Wie geht es jetzt weiter?

Laut OB Reker ist jetzt vor allem die politische Willensbildung zu dem Thema nötig, heißt: Der Rat muss sich mit dem Projekt Klinik-Verbund beschäftigen. Vorstellbar ist auch, dass die Uniklinik auf die städtischen Kliniken zugeht und einen Verhandlungsvorschlag macht. Eine klassische Fusion wird es nicht geben. Angestrebt werden könnte eine gesellschaftsrechtliche Mehrheitsbeteiligung der Uniklinik an den städtischen Kliniken.

Was passiert mit den Jobs?

Nach Schätzungen der Gewerkschaft Verdi haben die städtischen Kliniken in den vergangenen drei Jahren jeweils rund 100 Kollegen verloren. In Holweide seien mehrere Fachbereiche geschlossen und mit anderen Stationen zusammengelegt worden, so Daniel Kolle, Bezirksgeschäftsführer von Verdi Köln. Die Anzahl der Ärzte ist dagegen gleich geblieben. Laut Aufsichtsrat stellen die Kliniken derzeit wieder Pflegepersonal ein. Für die Uniklinik liegen Verdi keine konkreten Zahlen vor. Der bundesweite Mangel an Fachkräften im Pflegebereich mache sich aber auch hier bemerkbar. Insgesamt fehlen nach Schätzungen der Gewerkschaft in Köln 600 Mitarbeiter, davon 250 in der Pflege. Verdi fordert, dass die Pläne schnellstmöglich offengelegt werden. Erst dann könne man eine Bewertung abgeben. Reker betont, dass es bei einem Klinik-Verbund nicht um den Abbau von Arbeitsplätzen gehe, sondern um deren Sicherung: „Die Mitarbeiter an den städtischen Kliniken haben in den letzten Jahren einen empfindlichen Abbau erleben müssen. So geht das nicht weiter.“

Welche Vorteile brächte der Klinik-Verbund?
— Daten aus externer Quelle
Background: an optimization exercise with open tools, aiming at small area, a short achievable clock period and few clock cycles. Do not read the settings as production practice. Function was checked by simulation only, so behaviour that the tests miss may differ from the original. No activity file was given, so power comes from the tool's default toggle rates.

## lep_crc16
module lep_crc16 (
    input  wire        clk,
    input  wire        rst,
    input  wire        host_req,
    input  wire        host_we,
    input  wire [11:0] host_addr,
    input  wire [31:0] host_wdata,
    output wire [31:0] host_rdata,
    output wire        host_ready,
    output wire        mem_re,
    output wire        mem_we,
    output wire [9:0]  mem_addr,
    output reg  [3:0]  mem_be,
    output wire [31:0] mem_wdata,
    input  wire [31:0] mem_rdata
);
    localparam [9:0] R_CMD        = 10'h000;
    localparam [9:0] R_STATUS     = 10'h001;
    localparam [9:0] R_CTRL       = 10'h002;
    localparam [9:0] R_SRC_ADDR   = 10'h003;
    localparam [9:0] R_SRC_LEN    = 10'h004;
    localparam [9:0] R_DST_ADDR   = 10'h005;
    localparam [9:0] R_DST_CAP    = 10'h006;
    localparam [9:0] R_OUT_LEN    = 10'h007;
    localparam [9:0] R_CRC_CFG    = 10'h008;
    localparam [9:0] R_CRC_STATE  = 10'h009;
    localparam [9:0] R_CRC_RESULT = 10'h00A;
    localparam [2:0] OP_NOP     = 3'd0;
    localparam [2:0] OP_INIT    = 3'd1;
    localparam [2:0] OP_UPDATE  = 3'd2;
    localparam [2:0] OP_BYTE    = 3'd3;
    localparam [2:0] OP_COMPUTE = 3'd4;
    localparam [2:0] OP_STORE   = 3'd5;
    localparam [2:0] OP_VERIFY  = 3'd6;
    localparam [2:0] OP_DNP3    = 3'd7;
    localparam [3:0] E_OK        = 4'd0;
    localparam [3:0] E_INV_ARG   = 4'd2;
    localparam [3:0] E_BUF_SMALL = 4'd4;
    localparam [3:0] E_NOT_SUPP  = 4'd5;
    localparam [3:0] E_CHECKSUM  = 4'd8;
    localparam [3:0] E_OOB       = 4'd10;
    function [15:0] s8_0(input [15:0] x);
        begin
            s8_0[0] = ^{x[0], x[1], x[2], x[3], x[4], x[5], x[6], x[7], x[8]};
            s8_0[1] = x[9];
            s8_0[2] = x[10];
            s8_0[3] = x[11];
            s8_0[4] = x[12];
            s8_0[5] = x[13];
  ...
Size in the first run: ~2800 cells after synthesis, roughly 330 flip-flops, roughly 160 I/O pins, about 24000 um^2 of cells after synthesis.
export LEC_CHECK = 0
export ABC_CLOCK_PERIOD_IN_PS = 4500
export CAP_MARGIN = 20
export CORE_MARGIN = 2
export CORE_UTILIZATION = 40
export PLACE_DENSITY = 0.6
export SETUP_SLACK_MARGIN = 3.4
export SLEW_MARGIN = 20
create_clock -name core_clock -period 8.0 [get_ports {clk}]
run.sh (not shown) runs the stock make flow with config.mk's settings and CLKGATE_MAP_FILE= SYNTH_SCRIPT=/design/flow/synth_recipe.tcl, a recipe that flattens the netlist after the stock synthesis.
The baseline completed without violations.
Testbench counts at the start, summed over its fixed seeds: cycles 71,064.
Then changed:
ABC_CLOCK_PERIOD_IN_PS = unset   (was 4500)
CORE_UTILIZATION = 55   (was 40)
CTS_BUF_LIST = sky130_fd_sc_hd__clkbuf_4 sky130_fd_sc_hd__clkbuf_8   (was unset)
PLACE_DENSITY = 0.7   (was 0.6)
SETUP_SLACK_MARGIN = 3.3   (was 3.4)
What happened: Clock skew increases by 54 ps; core utilization increases by 17 points; non-clock buffer count decreases by 59; die area decreases by about 27%.
Then changed:
CTS_BUF_LIST = sky130_fd_sc_hd__clkbuf_8   (was sky130_fd_sc_hd__clkbuf_4 sky130_fd_sc_hd__clkbuf_8)
SETUP_SLACK_MARGIN = 3.4   (was 3.3)
Outcome: Final area goes up slightly. Total power goes down slightly. Core utilization goes up by 0.45 points. Global-route usage goes down by 0.38 points. Sequential cell count does not change. Setup slack improves by 92 ps. First-iteration DRC count goes up by a little under a tenth. Hold slack improves by 3.9 ps.

---

build 94:
lep_crc16 again, from the RTL that the note above started with.
make LEC_CHECK=0 CAP_MARGIN=20 CORE_MARGIN=2 CORE_UTILIZATION=40 PLACE_DENSITY=0.6 SETUP_SLACK_MARGIN=3.0 SLEW_MARGIN=20 finish   # period 8.0 ns
Build 94 ran to completion and came out clean on the timing, design-rule and antenna checks.
Testbench counts of build 94, summed over its fixed seeds: cycles 71,064.
Inputs modified between build 94 and build 77:
- swapping 3.0 for 3.4 in SETUP_SLACK_MARGIN
- swapping 40 for 55 in CORE_UTILIZATION
- putting CTS_BUF_LIST at sky130_fd_sc_hd__clkbuf_4 sky130_fd_sc_hd__clkbuf_8 where nothing was set
- swapping 0.6 for 0.7 in PLACE_DENSITY
Results
Maximum frequency | build 77 above build 94
Re cell total after placement: build 94 was higher than build 77.
Compared with build 94, build 77 shows a logic gate share of total power that is 3.5 points higher.
Here is what was changed in the inputs of build 39 compared with build 77.
- changing CORE_UTILIZATION from 55 to 65
- changing PLACE_DENSITY from 0.7 to 0.8
==> comparison <==
Timing, DRC, antenna: 0 failures across build 77 and build 39. Run comparison: build 39 launching instance or port of the critical path host_addr[3]; build 77 launching instance or port of the critical path host_addr[2]. Build 39 reports a higher fraction of area in registers than build 77 does. Build 77 → build 39: setup slack rose 0.053 ns, share of the final layout cell area in multi-input gates climbed 0.57 points, post-detailed-route wirelength per cell went up 6.2%, final core area utilization climbed 12 points, global-route wire length before repair increased by 2.0% relative to the old numbers. Clock-cell share of area: build 39 vs build 77 — no meaningful difference. The overall power of the completed layout reported for build 39 is greater than that of build 77 by about 1%.
### build 39 -> build 92
- swapping 3.4 for 3.6 in SETUP_SLACK_MARGIN
- swapping 0.8 for 0.7 in PLACE_DENSITY
- swapping 65 for 55 in CORE_UTILIZATION
==> comparison <==
- Diff build 39 -> build 92: global-route usage went down, clock skew went up, final wirelength went down.
- Re placed instance area: build 92 is about 0.47% up on build 39.
- Build 39 ended up with host_rdata[10] as its timing endpoint of the critical path; build 92 ended up with host_rdata[17].
- The higher area added between synthesis and finish of build 92 and build 39 is in build 92.
- Going from build 39 to build 92, number of clock buffers in the layout went up; met3 layer usage reported by global route fell by 3.4 points; worst setup slack now sits lower; cell count saw an increase.
- Highest metal layer with signal wires: met5 -> build 92, met4 -> build 39

---

lep_crc16, a different RTL version from the one above (not shown whole).
Size in the first run: roughly 330 flip-flops, ~160 I/O pins.
make LEC_CHECK=0 CAP_MARGIN=20 CORE_MARGIN=2 CORE_UTILIZATION=55 CTS_BUF_LIST='sky130_fd_sc_hd__clkbuf_4 sky130_fd_sc_hd__clkbuf_8' PLACE_DENSITY=0.7 SETUP_SLACK_MARGIN=3.5 SLEW_MARGIN=20 finish   # period 8.0 ns
Testbench counts at the start, summed over its fixed seeds: cycles 71,064.
==> next run, changes <==
Settings changed: PLACE_DENSITY 0.7 to 0.65, SETUP_SLACK_MARGIN 3.5 to 3.4.
=>
- power barely changes
- non-clock buffer count shrinks by 22
- sequential share of layout area grows by 0.32 points
- hold slack barely changes
==> next run, changes <==
Settings changed: CORE_UTILIZATION 55 to 40, CTS_BUF_LIST sky130_fd_sc_hd__clkbuf_4 sky130_fd_sc_hd__clkbuf_8 to default, PLACE_DENSITY 0.65 to 0.6.
=> The new run finished clean. Design area climbs by about 0.32%. Maximum frequency falls by about 2.2%. Total power rises by about 1.7%. Die area came out higher by 37%. Sequential cell count stays the same. Critical path depth stays the same. Utilization shrinks by 18 points. Clock-buffer cell count drops by 36. Wire length rose by 2.6%. First-iteration DRC count falls by 18%.

static timing again, ports no longer ideal:
The flow's constraints put no driver on any port. The routed layouts listed below were extracted and timed again, unchanged, in two steps. Step 1 sets driving cells, clkbuf_16 on the clock port and buf_2 on the other inputs (assumed; they add their load-dependent delay and slew). Step 2 moves the port delays by t, midway between the first and last clock arrival at a register: inputs arrive t later, outputs are due t later. That takes back most of the time a late clock gives input paths. Slacks: ideal / step 1 / step 2; pairs: ideal / step 1.
run	t (ns)	setup slack, ns	hold slack, ns	worst setup path after step 2
the first run of note 1	0.637	3.364 / 3.256 / 3.006	0.470 / 0.470 / 0.470	input to register
the second run of note 1	0.738	3.248 / 3.191 / 2.870	0.473 / 0.473 / 0.473	input to register
the third run of note 1	0.716	3.340 / 3.286 / 2.850	0.477 / 0.477 / 0.477	input to register
build 94	0.643	2.988 / 2.968 / 2.661	0.472 / 0.472 / 0.472	input to register
build 77	0.717	3.328 / 3.268 / 2.865	0.477 / 0.477 / 0.477	input to register
build 39	0.712	3.381 / 3.328 / 2.724	0.468 / 0.468 / 0.468	input to register
build 92	0.732	3.354 / 3.323 / 3.117	0.472 / 0.472 / 0.472	input to register
the first run of note 3	0.712	3.235 / 3.204 / 2.864	0.475 / 0.475 / 0.475	input to register
the second run of note 3	0.697	3.232 / 3.201 / 3.000	0.474 / 0.474 / 0.474	input to register
the third run of note 3	0.635	3.127 / 3.096 / 3.026	0.474 / 0.474 / 0.474	input to register
After both steps setup and hold are still met in every run listed. The setup slack of build 39, which loses most, moves by -0.053 ns with the drivers and by -0.657 ns with both steps.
Die Uniklinik dürfte an einer solchen Lösung sehr interessiert sein, weil sie damit die notwendige Größe für große Forschungsaufträge erreichen kann. Der Weg wäre bereitet für die Entwicklung neuer Therapien, Arzneimittel und Medizinprodukte. Moderne Diagnose- und Behandlungsverfahren könnten weiterentwickelt werden. Medizinische Leistungsträger könnten gewonnen und gehalten werden Die Versorgungsqualität der Patienten könnte weiter steigen. In der Vorstellung Rekers würden in Köln zudem weitere tausende Arbeitsplätze entstehen, die mit der Gesundheitsversorgung verbunden sind.

Was sagt der Vorstandsvorsitzende der Uniklinik?

Prof. Edgar Schömig begrüßt die Initiative der Oberbürgermeisterin. In Vorgesprächen zur Zukunft des Gesundheitsstandortes Köln sei die Idee einer strategischen Kooperation geboren worden. „Das ist bei uns auf großes Interesse gestoßen.

Sofern diese Initiative durch die Stadt und das Land befürwortet wird, wird die Uniklinik Köln gerne in vertiefende Planungen einsteigen.“ Bei einer heute schon hohen medizinischen Versorgungsvielfalt in Köln würde eine weitreichende strategische Zusammenarbeit zwischen der Uniklinik Köln und den städtischen Kliniken beste Voraussetzungen dafür schaffen, schwer erkrankten Menschen in der Stadt und in der Region modernste Versorgungsqualität zu bieten, so Schömig. Eine solche Zusammenarbeit biete langfristige Chancen, Köln zu einem der bedeutendsten Gesundheitsstandorte Europas zu machen“.

Wie ist die Lage der Kliniken in NRW allgemein?

Dass die Kliniken landesweit unterfinanziert sind, hat auch die neue Landesregierung erkannt. Sie hat die Landesmittel einmalig um 250 auf 750 Millionen Euro erhöht – für alle rund 350 Krankenhäuser in NRW. Wie viel davon in Köln ankommt, ist noch unklar. Gesundheitsminister Karl-Josef Laumann plant eine Krankenhaus-Strukturreform. Der Klinik-Verbund könnte in diese Richtung gehen.